Conventional wisdom dictates that the conditions of international politics require states to pursue "tough" strategies based on threats, ruling out "soft" strategies such as reassurances or appeasement. In Threats and Promises, James W. Davis, Jr., works toward a theory of influence in international politics that recognizes the power of promises and assurances as tools of statecraft.

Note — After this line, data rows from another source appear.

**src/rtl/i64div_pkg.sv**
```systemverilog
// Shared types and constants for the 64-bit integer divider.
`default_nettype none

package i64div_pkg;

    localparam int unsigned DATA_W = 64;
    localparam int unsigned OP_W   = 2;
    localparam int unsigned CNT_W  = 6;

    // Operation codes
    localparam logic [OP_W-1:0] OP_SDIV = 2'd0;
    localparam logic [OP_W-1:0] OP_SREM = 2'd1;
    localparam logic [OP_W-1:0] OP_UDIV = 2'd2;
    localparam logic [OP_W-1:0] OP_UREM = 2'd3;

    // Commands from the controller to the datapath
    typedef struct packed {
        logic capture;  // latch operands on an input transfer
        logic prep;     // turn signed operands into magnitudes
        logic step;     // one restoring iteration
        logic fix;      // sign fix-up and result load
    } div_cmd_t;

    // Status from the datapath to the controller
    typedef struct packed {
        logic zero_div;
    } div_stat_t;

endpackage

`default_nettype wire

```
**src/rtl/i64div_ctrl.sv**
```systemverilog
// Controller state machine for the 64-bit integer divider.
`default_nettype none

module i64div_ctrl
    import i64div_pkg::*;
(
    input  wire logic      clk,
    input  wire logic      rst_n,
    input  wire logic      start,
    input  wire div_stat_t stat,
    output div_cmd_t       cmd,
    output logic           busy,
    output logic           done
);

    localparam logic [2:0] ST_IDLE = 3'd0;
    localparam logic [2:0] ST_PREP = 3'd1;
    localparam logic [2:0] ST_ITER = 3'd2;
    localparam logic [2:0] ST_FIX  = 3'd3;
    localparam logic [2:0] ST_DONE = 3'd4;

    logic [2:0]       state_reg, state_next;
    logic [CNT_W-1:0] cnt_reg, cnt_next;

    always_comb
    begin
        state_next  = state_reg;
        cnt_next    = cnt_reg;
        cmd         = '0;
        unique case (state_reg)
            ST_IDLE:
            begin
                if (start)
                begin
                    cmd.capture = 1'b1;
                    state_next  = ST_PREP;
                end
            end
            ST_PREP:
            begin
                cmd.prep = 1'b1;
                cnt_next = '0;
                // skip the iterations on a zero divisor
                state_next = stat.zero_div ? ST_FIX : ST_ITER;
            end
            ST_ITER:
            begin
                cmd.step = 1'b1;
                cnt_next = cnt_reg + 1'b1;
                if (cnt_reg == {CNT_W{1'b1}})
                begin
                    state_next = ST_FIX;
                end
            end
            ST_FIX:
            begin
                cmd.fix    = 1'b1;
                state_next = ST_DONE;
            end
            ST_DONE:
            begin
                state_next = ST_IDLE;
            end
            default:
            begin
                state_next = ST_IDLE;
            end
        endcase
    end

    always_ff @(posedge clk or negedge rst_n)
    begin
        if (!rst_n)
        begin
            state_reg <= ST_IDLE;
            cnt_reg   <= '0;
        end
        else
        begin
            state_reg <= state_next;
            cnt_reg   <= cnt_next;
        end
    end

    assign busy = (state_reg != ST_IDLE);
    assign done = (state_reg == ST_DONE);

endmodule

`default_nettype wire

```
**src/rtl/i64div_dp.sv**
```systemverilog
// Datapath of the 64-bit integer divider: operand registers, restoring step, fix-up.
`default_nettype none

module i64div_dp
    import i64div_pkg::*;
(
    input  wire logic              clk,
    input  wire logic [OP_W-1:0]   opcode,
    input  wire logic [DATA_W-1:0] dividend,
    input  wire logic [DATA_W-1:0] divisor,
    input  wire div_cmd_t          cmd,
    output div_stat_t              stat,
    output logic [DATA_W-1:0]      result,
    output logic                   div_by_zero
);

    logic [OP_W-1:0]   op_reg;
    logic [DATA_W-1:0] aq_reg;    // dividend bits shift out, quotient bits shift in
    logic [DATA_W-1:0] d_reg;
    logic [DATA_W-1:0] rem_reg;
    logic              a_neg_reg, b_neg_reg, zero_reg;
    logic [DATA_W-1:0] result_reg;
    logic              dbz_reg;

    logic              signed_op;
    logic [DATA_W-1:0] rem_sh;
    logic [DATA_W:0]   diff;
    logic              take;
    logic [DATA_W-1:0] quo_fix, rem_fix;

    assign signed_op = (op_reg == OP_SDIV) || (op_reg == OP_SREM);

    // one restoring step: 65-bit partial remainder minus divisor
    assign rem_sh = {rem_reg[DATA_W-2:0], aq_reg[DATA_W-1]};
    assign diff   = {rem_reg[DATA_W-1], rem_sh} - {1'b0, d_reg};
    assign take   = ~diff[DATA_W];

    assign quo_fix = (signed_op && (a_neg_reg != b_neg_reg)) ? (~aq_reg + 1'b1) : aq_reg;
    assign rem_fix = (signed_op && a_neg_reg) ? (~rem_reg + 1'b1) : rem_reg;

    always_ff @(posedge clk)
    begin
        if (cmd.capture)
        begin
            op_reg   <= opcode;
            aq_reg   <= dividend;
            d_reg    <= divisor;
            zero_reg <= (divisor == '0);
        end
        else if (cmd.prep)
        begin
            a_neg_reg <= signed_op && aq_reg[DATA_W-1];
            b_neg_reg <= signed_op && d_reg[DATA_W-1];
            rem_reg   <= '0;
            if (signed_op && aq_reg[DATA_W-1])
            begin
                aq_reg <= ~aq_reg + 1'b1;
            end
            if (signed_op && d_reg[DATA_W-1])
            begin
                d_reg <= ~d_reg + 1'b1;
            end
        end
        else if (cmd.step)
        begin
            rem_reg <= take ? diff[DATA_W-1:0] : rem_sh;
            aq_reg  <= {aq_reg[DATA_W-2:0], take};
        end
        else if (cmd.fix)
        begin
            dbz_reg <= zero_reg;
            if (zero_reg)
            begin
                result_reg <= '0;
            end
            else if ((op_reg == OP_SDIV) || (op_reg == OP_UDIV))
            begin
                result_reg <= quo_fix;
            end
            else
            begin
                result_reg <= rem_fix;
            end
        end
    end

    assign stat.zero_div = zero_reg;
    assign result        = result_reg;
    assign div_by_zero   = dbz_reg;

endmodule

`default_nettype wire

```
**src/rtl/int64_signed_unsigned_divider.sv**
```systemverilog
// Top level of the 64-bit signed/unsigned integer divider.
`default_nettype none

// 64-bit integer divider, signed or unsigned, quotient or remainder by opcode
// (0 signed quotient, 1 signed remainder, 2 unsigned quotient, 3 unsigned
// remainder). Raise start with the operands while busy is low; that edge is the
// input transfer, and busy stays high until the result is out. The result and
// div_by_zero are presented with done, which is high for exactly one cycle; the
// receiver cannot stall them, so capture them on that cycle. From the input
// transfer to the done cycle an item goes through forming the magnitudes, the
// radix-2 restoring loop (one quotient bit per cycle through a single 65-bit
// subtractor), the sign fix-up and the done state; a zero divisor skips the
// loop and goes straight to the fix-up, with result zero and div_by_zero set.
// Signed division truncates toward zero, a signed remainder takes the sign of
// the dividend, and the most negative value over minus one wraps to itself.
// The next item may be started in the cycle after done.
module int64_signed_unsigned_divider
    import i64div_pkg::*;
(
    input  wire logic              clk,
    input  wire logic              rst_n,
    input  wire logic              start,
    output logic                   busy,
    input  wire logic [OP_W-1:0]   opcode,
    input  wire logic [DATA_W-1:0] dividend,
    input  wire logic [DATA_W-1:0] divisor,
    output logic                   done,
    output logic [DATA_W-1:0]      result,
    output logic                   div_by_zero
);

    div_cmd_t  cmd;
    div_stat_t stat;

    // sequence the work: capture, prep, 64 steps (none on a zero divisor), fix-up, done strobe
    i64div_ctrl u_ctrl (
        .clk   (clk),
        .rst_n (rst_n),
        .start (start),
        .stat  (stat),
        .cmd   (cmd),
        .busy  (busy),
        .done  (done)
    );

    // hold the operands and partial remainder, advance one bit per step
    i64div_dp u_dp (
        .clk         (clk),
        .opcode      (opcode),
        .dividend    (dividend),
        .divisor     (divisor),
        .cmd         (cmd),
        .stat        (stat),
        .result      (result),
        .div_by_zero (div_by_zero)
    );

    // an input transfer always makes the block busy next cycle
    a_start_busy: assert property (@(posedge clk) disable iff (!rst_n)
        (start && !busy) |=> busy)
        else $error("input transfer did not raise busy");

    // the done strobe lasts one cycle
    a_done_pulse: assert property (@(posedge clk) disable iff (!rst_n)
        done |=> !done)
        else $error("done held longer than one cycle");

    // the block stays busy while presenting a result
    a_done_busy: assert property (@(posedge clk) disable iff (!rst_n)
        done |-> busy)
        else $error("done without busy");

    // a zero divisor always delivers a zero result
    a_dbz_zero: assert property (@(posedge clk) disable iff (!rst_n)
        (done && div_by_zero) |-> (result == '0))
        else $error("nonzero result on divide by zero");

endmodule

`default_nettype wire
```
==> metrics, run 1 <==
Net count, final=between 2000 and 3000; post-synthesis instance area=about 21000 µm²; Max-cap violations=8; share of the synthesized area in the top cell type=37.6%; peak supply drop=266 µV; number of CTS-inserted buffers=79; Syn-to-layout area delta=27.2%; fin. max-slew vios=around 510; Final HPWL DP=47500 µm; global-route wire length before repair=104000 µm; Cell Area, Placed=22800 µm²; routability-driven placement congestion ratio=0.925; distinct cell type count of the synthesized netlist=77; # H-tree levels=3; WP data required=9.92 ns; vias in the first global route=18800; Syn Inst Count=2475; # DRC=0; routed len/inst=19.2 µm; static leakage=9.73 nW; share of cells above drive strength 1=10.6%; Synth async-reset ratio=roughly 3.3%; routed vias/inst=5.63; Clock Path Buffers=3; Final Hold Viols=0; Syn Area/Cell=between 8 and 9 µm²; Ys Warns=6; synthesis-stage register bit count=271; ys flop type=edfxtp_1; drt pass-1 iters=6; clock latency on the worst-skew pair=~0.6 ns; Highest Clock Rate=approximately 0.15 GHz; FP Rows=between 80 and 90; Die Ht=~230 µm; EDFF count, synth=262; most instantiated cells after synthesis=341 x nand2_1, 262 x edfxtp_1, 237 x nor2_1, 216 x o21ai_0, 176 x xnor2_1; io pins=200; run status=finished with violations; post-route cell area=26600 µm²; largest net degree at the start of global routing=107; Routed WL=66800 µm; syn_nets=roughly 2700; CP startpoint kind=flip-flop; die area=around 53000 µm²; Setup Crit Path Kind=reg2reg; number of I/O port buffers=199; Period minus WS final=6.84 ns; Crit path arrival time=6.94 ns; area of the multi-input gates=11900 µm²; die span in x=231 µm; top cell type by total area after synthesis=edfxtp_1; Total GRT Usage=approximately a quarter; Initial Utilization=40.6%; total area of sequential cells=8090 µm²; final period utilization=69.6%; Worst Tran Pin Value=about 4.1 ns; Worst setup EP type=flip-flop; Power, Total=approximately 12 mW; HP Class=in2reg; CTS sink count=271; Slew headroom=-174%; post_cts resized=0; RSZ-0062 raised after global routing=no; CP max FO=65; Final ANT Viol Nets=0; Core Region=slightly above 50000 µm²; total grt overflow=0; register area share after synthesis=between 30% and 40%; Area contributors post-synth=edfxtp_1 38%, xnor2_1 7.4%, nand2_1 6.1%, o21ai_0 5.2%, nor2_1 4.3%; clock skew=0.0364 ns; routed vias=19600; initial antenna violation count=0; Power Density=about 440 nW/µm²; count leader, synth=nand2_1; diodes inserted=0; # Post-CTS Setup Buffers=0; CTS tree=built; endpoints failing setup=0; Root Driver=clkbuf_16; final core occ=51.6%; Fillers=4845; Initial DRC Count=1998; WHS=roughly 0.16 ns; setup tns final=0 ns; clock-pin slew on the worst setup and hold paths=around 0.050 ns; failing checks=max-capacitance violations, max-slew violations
### config.mk
export PLATFORM = sky130hd
export DESIGN_NAME = bresenham_circle_rasterizer
export DESIGN_NICKNAME = d
export VERILOG_FILES = /design/src/rtl/core/bcr_pkg.sv /design/src/rtl/core/bcr_front.sv /design/src/rtl/core/bcr_fifo.sv /design/src/rtl/core/bcr_back.sv /design/src/rtl/core/bresenham_circle_rasterizer.sv
export SDC_FILE = /design/constraint.sdc
export NUM_CORES = 1
export LEC_CHECK = 0
export BUFFER_PORTS_ARGS = -buffer_cell sky130_fd_sc_hd__clkbuf_2
export CORE_ASPECT_RATIO = 1.1
export CORE_MARGIN = 5
export CORE_UTILIZATION = 30
export DETAILED_ROUTE_END_ITERATION = 12
export GPL_TIMING_DRIVEN = 1
export PLACE_DENSITY_LB_ADDON = 0.2
export SYNTH_ARGS = -nofsm -noshare
export SYNTH_HDL_FRONTEND = slang
export SYNTH_SLANG_ARGS = --single-unit
### constraint.sdc
create_clock -name i_clk -period 6.9 [get_ports i_clk]
set_input_delay 0.345 -clock i_clk [delete_from_list [all_inputs] [get_ports i_clk]]
set_output_delay 0.345 -clock i_clk [all_outputs]
set_load 0.01 [all_outputs]
### src/rtl/core/bcr_pkg.sv
// bcr_pkg: shared constants for the midpoint circle rasterizer.
// Holds default widths, request kinds, pixel colors and decision terms.
// No dependencies.
package bcr_pkg;

    localparam int RADIUS_BITS_DEF = 10;
    localparam int COORD_BITS_DEF  = 11;
    localparam int QUEUE_DEPTH     = 2;
    localparam int PIX_PER_POS     = 8;

    localparam logic KIND_START   = 1'b0;
    localparam logic KIND_ADVANCE = 1'b1;

    localparam logic [1:0] COLOR_WHITE = 2'd0;
    localparam logic [1:0] COLOR_GREEN = 2'd1;
    localparam logic [1:0] COLOR_RED   = 2'd2;
    localparam logic [1:0] COLOR_BLUE  = 2'd3;

    localparam int DEC_INIT  = 3;
    localparam int DEC_DIAG  = 10;
    localparam int DEC_AXIAL = 6;

    localparam logic [1:0] COLOR_LUT [PIX_PER_POS] = '{
        COLOR_WHITE, COLOR_GREEN, COLOR_GREEN, COLOR_WHITE,
        COLOR_RED,   COLOR_BLUE,  COLOR_BLUE,  COLOR_RED
    };

endpackage

### src/rtl/core/bcr_front.sv
// bcr_front: takes requests, keeps circle state, runs one midpoint step.
// Pushes one position record per productive request into the queue.
// Depends on bcr_pkg.
module bcr_front #(
    parameter int RADIUS_BITS = bcr_pkg::RADIUS_BITS_DEF,
    parameter int COORD_BITS  = bcr_pkg::COORD_BITS_DEF
) (
    input  logic                   i_clk,
    input  logic                   i_rst_n,
    input  logic                   i_valid,
    output logic                   o_ready,
    input  logic                   i_kind,
    input  logic [COORD_BITS-1:0]  i_center_x,
    input  logic [COORD_BITS-1:0]  i_center_y,
    input  logic [RADIUS_BITS-1:0] i_radius,
    input  logic                   i_space,
    output logic                   o_push,
    output logic [COORD_BITS-1:0]  o_cx,
    output logic [COORD_BITS-1:0]  o_cy,
    output logic [RADIUS_BITS-1:0] o_x,
    output logic [RADIUS_BITS-1:0] o_y,
    output logic                   o_done
);
    localparam int DW = RADIUS_BITS + 4;
    localparam int CW = RADIUS_BITS + 2;

    logic [COORD_BITS-1:0]  r_cx, r_cy;
    logic [RADIUS_BITS-1:0] r_x, r_y;
    logic signed [DW-1:0]   r_d;
    logic                   r_active;

    logic [COORD_BITS-1:0]  n_cx, n_cy;
    logic [RADIUS_BITS-1:0] n_x, n_y, x1, y1;
    logic signed [DW-1:0]   n_d, diff, d_init;
    logic                   dpos, n_dpos, is_start, accept;
    logic [CW-1:0]          lhs, rhs;

    always_comb begin
        is_start = (i_kind == bcr_pkg::KIND_START);
        dpos     = (r_d > $signed(DW'(0)));
        x1       = r_x + RADIUS_BITS'(1);
        y1       = dpos ? (r_y - RADIUS_BITS'(1)) : r_y;
        diff     = $signed({{(DW-RADIUS_BITS){1'b0}}, x1})
                 - (dpos ? $signed({{(DW-RADIUS_BITS){1'b0}}, y1}) : $signed(DW'(0)));
        d_init   = $signed(DW'(bcr_pkg::DEC_INIT))
                 - $signed({{(DW-RADIUS_BITS-1){1'b0}}, i_radius, 1'b0});
        if (is_start) begin
            n_cx = i_center_x;
            n_cy = i_center_y;
            n_x  = '0;
            n_y  = i_radius;
            n_d  = d_init;
        end else begin
            n_cx = r_cx;
            n_cy = r_cy;
            n_x  = x1;
            n_y  = y1;
            n_d  = r_d + (diff <<< 2)
                 + (dpos ? $signed(DW'(bcr_pkg::DEC_DIAG)) : $signed(DW'(bcr_pkg::DEC_AXIAL)));
        end
        n_dpos = (n_d > $signed(DW'(0)));
        lhs    = {2'b00, n_x} + CW'(1) + CW'(n_dpos);
        rhs    = {2'b00, n_y};
        o_done = (lhs > rhs);
        o_ready = i_space;
        accept  = i_valid && i_space;
        o_push  = accept && (is_start || r_active);
        o_cx    = n_cx;
        o_cy    = n_cy;
        o_x     = n_x;
        o_y     = n_y;
    end

    always_ff @(posedge i_clk) begin
        if (!i_rst_n) begin
            r_cx     <= '0;
            r_cy     <= '0;
            r_x      <= '0;
            r_y      <= '0;
            r_d      <= '0;
            r_active <= 1'b0;
        end else if (o_push) begin
            r_cx     <= n_cx;
            r_cy     <= n_cy;
            r_x      <= n_x;
            r_y      <= n_y;
            r_d      <= n_d;
            r_active <= !o_done;
        end
    end

endmodule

Davis offers an analytic treatment of promises and assurances, drawing on relevant strands of international relations theory and deterrence theory, as well as cognitive and social psychology. Building on prospect theory (from cognitive psychology), he develops a testable theory of influence that suggests promises are most effective when potential aggressors are motivated by a desire to avoid loss. Davis then considers a series of case studies drawn principally from German diplomatic relations in the later nineteenth and early twentieth century. From the case studies—which focus on such issues as European stability, colonial competition, and the outbreak of the First World War—Davis shows how a blending of threats and promises according to reasoned principles can lead to a new system of more creative statecraft.
While many critical analyses exist on the use of threats, there are relatively few on the use of promises. Davis argues that promises have been central to outcomes that were previously attributed to the successful use of deterrent threats, as well as the resolution of many crises where threats failed to deter aggression. Threats and Promises challenges the conventional wisdom and is an original contribution to the field of international politics.